Structural environments for boron and aluminum in alumina-boria catalysts and their precursors from 11B and 27Al single- and double-resonance MAS NMR experiments

Alumina-boria catalysts, obtained by calcination (550-950 degrees C of pseudo-boehmite precursors impregnated with 0.25-3.4 wt % boron, have been characterized by B-11 and Al-27 MAS NMR of the central and satellite transitions, MQMAS, B-11{Al-27} REDOR, and TRAPDOR NMR, and by homonuclear dipolar recoupling MAS NMR experiments.
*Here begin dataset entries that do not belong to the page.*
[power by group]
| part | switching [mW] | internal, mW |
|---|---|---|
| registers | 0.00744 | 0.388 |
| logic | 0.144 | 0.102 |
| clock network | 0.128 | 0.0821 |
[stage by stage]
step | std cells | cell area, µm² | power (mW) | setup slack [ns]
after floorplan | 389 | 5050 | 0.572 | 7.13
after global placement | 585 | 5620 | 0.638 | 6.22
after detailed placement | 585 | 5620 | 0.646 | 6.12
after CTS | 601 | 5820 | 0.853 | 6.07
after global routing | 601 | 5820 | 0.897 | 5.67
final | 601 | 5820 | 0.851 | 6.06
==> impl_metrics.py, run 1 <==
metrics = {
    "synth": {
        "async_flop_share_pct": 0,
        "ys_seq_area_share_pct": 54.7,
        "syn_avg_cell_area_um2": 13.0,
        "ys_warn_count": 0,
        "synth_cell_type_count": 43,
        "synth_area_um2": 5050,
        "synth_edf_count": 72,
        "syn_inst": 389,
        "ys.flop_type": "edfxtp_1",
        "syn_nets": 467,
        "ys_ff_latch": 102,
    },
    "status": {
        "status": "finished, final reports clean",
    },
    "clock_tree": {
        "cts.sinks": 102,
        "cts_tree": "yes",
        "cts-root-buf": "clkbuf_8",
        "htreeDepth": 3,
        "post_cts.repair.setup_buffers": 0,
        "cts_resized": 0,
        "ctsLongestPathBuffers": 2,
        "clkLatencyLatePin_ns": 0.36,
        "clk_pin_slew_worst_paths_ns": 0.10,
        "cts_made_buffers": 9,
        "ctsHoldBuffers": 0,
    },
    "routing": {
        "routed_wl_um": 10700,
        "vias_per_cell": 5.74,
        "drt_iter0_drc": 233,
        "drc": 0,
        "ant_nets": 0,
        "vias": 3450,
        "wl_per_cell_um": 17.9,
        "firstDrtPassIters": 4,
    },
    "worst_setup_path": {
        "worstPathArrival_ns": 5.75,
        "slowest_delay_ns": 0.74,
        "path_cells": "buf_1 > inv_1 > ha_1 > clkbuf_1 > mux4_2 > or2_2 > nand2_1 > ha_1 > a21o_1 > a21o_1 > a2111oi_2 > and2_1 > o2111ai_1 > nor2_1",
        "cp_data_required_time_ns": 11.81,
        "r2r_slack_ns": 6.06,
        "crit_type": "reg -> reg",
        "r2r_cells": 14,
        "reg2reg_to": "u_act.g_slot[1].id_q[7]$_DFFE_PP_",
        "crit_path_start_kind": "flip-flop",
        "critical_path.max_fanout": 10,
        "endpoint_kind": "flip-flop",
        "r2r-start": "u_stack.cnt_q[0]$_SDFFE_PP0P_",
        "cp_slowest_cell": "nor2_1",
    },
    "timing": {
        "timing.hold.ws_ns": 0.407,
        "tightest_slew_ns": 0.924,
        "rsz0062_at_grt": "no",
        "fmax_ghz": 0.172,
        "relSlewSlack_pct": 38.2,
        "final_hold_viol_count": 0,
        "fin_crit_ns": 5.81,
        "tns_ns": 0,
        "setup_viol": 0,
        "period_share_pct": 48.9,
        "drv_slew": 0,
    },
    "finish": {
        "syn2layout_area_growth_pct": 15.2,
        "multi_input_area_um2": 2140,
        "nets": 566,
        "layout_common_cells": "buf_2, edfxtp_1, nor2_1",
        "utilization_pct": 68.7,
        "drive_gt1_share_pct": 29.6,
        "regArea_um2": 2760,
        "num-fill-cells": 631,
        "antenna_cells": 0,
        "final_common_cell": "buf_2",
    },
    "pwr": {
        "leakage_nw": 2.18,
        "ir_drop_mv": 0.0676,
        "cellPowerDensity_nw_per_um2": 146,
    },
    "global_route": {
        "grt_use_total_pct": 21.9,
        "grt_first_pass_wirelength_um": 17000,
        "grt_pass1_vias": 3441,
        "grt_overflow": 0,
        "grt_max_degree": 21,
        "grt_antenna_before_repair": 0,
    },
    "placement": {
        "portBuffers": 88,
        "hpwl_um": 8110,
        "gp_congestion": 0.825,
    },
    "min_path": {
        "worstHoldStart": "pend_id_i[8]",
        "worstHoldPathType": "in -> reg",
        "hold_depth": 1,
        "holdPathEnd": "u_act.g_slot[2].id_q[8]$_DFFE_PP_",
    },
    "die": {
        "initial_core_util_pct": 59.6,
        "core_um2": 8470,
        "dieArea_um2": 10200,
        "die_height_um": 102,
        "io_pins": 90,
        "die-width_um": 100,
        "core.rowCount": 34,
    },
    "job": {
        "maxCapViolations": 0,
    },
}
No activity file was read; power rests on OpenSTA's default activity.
The Al-27 MAS NMR spectrum of the satellite transitions for boehmite (gamma-AlOOH) has allowed the first precise determination of the Al-27 quadrupole coupling parameters for this important aluminate. The Al-27 MAS NMR spectra of the alumina-boria catalysts show that the fraction of tetrahedral AlO4 sites decreases with increasing boron loading. This finding and the results from B-11 MAS NMR suggest that a small fraction of tetrahedrally coordinated boron is incorporated within the first molecular layers of the gamma-Al2O3 support. The observation of slightly stronger B-11-Al-27 dipolar couplings for BO4 relative to the trigonal BO3 sites from B-11 {Al-27} REDOR NMR supports this finding. Information on the dispersion of BO4 and BO3 environments have been obtained from B-11 MAS NMR spectra of the satellite transitions and from B-11 MQMAS NMR experiments. The presence of BO4 and BO3 species on the surface of the gamma-Al2O3 support is demonstrated by B-11{Al-27} REDOR and TRAPDOR NMR, while B-11 homonuclear correlation experiments indicate BO4-BO3 connectivities and thereby a network on the surface for these units. For the alumina-boria catalyst corresponding to the highest boron content and calcination temperature, an additional BO3 resonance is observed in the B-11 MQMAS spectrum, which is assigned to a separate B2O3 phase exhibiting a high degree of local order.